**About this exercise:** Return, in their exact form, the lines that lie between the start of the data below and the line containing "reg [ISIZE-1:0] image_counter;", with both ends included.

##### Data excerpts

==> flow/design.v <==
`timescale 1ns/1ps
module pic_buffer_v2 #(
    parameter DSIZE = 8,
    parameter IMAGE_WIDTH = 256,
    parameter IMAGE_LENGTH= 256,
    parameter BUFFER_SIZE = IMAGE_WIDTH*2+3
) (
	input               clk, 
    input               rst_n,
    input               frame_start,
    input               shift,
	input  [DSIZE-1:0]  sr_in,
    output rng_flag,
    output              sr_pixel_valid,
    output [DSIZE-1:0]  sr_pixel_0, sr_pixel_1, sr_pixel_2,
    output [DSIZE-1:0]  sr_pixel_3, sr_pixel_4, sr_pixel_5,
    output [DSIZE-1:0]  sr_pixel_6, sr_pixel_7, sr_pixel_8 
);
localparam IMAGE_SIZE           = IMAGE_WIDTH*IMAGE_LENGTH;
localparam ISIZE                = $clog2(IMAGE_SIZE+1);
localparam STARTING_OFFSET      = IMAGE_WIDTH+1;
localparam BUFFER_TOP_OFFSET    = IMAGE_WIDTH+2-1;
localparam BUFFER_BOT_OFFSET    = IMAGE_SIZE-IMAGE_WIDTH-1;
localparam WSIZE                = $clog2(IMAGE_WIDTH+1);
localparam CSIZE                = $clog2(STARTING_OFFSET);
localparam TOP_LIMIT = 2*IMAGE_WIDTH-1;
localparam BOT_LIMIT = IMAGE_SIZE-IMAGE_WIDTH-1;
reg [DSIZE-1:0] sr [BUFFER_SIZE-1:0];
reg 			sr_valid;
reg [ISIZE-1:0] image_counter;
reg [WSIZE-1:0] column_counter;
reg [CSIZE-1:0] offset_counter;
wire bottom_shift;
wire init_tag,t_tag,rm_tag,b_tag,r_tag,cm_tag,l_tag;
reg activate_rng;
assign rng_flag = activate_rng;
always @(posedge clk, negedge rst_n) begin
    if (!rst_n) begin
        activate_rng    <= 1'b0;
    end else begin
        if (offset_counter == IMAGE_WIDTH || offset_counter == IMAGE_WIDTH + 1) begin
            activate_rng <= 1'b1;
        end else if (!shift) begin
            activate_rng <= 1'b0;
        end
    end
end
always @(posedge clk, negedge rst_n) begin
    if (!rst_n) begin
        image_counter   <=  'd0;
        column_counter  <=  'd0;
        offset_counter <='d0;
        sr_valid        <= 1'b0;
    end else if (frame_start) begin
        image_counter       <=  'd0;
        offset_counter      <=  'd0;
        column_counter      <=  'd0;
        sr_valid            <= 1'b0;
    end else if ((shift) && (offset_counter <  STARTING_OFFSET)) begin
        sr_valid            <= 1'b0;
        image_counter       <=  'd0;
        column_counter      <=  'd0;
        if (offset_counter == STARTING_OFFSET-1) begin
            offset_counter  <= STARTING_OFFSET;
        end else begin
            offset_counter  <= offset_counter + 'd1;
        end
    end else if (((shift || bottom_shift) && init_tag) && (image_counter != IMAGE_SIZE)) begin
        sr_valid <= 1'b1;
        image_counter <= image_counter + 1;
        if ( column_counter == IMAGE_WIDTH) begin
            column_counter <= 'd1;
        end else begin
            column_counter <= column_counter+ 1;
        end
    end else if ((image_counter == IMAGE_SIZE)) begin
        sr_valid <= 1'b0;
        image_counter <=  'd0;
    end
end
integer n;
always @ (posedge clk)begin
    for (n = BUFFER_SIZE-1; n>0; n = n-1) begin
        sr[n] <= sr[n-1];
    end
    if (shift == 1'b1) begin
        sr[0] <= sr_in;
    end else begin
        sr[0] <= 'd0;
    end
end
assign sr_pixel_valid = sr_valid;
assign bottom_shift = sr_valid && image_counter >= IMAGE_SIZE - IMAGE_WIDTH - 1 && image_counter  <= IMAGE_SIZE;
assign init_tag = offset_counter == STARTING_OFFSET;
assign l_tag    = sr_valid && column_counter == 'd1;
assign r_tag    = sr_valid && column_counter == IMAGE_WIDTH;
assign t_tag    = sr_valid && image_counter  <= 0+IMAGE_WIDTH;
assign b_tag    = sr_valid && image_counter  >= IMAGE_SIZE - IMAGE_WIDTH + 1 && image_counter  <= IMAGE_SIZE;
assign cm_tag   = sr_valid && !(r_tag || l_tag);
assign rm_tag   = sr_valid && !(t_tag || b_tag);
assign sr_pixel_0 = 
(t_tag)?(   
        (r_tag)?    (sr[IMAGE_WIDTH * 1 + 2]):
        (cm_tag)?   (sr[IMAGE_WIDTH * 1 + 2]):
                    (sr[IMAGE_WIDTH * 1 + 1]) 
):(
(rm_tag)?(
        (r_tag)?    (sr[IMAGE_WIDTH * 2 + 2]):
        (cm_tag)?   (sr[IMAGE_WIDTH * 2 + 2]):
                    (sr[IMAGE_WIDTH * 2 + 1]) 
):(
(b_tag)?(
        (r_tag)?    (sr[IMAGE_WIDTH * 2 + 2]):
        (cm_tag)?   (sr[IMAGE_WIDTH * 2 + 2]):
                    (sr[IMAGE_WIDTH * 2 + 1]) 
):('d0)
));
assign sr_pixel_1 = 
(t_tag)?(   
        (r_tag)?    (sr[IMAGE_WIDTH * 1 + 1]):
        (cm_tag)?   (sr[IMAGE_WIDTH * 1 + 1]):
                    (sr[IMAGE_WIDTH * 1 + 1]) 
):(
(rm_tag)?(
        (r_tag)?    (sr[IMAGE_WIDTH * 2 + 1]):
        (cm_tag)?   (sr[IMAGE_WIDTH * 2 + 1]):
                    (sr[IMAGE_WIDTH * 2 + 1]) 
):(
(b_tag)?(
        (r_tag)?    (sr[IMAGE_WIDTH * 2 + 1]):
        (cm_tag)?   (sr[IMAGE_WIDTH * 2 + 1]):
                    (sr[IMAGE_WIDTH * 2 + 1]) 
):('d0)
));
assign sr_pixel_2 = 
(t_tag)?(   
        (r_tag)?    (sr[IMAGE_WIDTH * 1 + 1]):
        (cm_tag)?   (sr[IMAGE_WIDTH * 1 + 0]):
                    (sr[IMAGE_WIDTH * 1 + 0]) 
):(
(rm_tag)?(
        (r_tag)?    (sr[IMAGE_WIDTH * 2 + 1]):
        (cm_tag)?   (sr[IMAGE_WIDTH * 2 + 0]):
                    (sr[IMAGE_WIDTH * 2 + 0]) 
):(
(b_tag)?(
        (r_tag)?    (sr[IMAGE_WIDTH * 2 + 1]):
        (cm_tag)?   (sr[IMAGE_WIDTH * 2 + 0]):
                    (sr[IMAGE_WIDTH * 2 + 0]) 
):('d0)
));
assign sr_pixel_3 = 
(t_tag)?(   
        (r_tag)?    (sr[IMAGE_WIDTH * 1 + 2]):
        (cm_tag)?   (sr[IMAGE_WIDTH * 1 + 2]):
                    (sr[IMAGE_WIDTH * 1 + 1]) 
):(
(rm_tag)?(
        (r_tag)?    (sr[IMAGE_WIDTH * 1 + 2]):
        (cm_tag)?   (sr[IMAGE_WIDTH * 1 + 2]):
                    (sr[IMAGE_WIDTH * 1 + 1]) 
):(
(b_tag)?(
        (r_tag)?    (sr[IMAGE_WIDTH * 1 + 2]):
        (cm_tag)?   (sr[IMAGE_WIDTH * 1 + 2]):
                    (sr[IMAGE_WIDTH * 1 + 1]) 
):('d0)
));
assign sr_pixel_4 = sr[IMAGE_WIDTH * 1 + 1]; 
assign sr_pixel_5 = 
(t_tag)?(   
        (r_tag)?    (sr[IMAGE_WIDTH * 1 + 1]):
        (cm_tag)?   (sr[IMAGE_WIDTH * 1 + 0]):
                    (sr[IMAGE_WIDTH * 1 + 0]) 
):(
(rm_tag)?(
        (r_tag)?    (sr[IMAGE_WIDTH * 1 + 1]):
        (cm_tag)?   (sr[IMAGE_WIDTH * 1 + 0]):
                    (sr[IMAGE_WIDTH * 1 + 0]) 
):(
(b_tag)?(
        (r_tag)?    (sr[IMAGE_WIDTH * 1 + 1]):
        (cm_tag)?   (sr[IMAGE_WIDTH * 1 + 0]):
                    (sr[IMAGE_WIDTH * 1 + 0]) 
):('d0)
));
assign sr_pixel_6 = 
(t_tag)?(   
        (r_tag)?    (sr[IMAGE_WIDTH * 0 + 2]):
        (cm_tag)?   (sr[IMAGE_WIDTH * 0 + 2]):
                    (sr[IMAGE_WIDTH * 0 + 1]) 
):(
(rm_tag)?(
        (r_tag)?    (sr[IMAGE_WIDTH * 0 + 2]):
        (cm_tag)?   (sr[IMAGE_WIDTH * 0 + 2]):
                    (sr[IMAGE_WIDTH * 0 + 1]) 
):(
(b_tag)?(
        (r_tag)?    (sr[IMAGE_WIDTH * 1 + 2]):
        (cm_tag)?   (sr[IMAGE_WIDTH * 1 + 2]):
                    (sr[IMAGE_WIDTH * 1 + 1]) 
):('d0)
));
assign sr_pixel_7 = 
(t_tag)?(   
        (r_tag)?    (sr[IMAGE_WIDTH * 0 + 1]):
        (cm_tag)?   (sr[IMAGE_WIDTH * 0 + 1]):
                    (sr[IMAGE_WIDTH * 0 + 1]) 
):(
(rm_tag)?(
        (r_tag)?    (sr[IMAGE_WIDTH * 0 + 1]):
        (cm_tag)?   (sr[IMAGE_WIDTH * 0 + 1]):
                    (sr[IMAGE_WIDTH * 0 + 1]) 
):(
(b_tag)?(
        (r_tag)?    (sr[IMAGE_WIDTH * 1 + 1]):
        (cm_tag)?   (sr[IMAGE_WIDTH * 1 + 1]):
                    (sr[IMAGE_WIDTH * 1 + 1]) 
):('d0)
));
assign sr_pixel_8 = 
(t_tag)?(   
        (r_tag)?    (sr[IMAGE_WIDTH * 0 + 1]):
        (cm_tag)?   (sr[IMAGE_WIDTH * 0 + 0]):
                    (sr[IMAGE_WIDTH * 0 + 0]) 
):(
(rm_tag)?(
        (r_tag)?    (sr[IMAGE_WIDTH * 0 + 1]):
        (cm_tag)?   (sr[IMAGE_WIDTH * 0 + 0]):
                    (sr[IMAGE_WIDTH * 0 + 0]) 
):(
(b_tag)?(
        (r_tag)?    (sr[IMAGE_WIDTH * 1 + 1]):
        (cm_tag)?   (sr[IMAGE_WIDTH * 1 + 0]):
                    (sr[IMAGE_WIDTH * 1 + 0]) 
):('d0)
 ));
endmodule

##########

**Exercise result:**
==> flow/design.v <==
`timescale 1ns/1ps
module pic_buffer_v2 #(
    parameter DSIZE = 8,
    parameter IMAGE_WIDTH = 256,
    parameter IMAGE_LENGTH= 256,
    parameter BUFFER_SIZE = IMAGE_WIDTH*2+3
) (
	input               clk, 
    input               rst_n,
    input               frame_start,
    input               shift,
	input  [DSIZE-1:0]  sr_in,
    output rng_flag,
    output              sr_pixel_valid,
    output [DSIZE-1:0]  sr_pixel_0, sr_pixel_1, sr_pixel_2,
    output [DSIZE-1:0]  sr_pixel_3, sr_pixel_4, sr_pixel_5,
    output [DSIZE-1:0]  sr_pixel_6, sr_pixel_7, sr_pixel_8 
);
localparam IMAGE_SIZE           = IMAGE_WIDTH*IMAGE_LENGTH;
localparam ISIZE                = $clog2(IMAGE_SIZE+1);
localparam STARTING_OFFSET      = IMAGE_WIDTH+1;
localparam BUFFER_TOP_OFFSET    = IMAGE_WIDTH+2-1;
localparam BUFFER_BOT_OFFSET    = IMAGE_SIZE-IMAGE_WIDTH-1;
localparam WSIZE                = $clog2(IMAGE_WIDTH+1);
localparam CSIZE                = $clog2(STARTING_OFFSET);
localparam TOP_LIMIT = 2*IMAGE_WIDTH-1;
localparam BOT_LIMIT = IMAGE_SIZE-IMAGE_WIDTH-1;
reg [DSIZE-1:0] sr [BUFFER_SIZE-1:0];
reg 			sr_valid;
reg [ISIZE-1:0] image_counter;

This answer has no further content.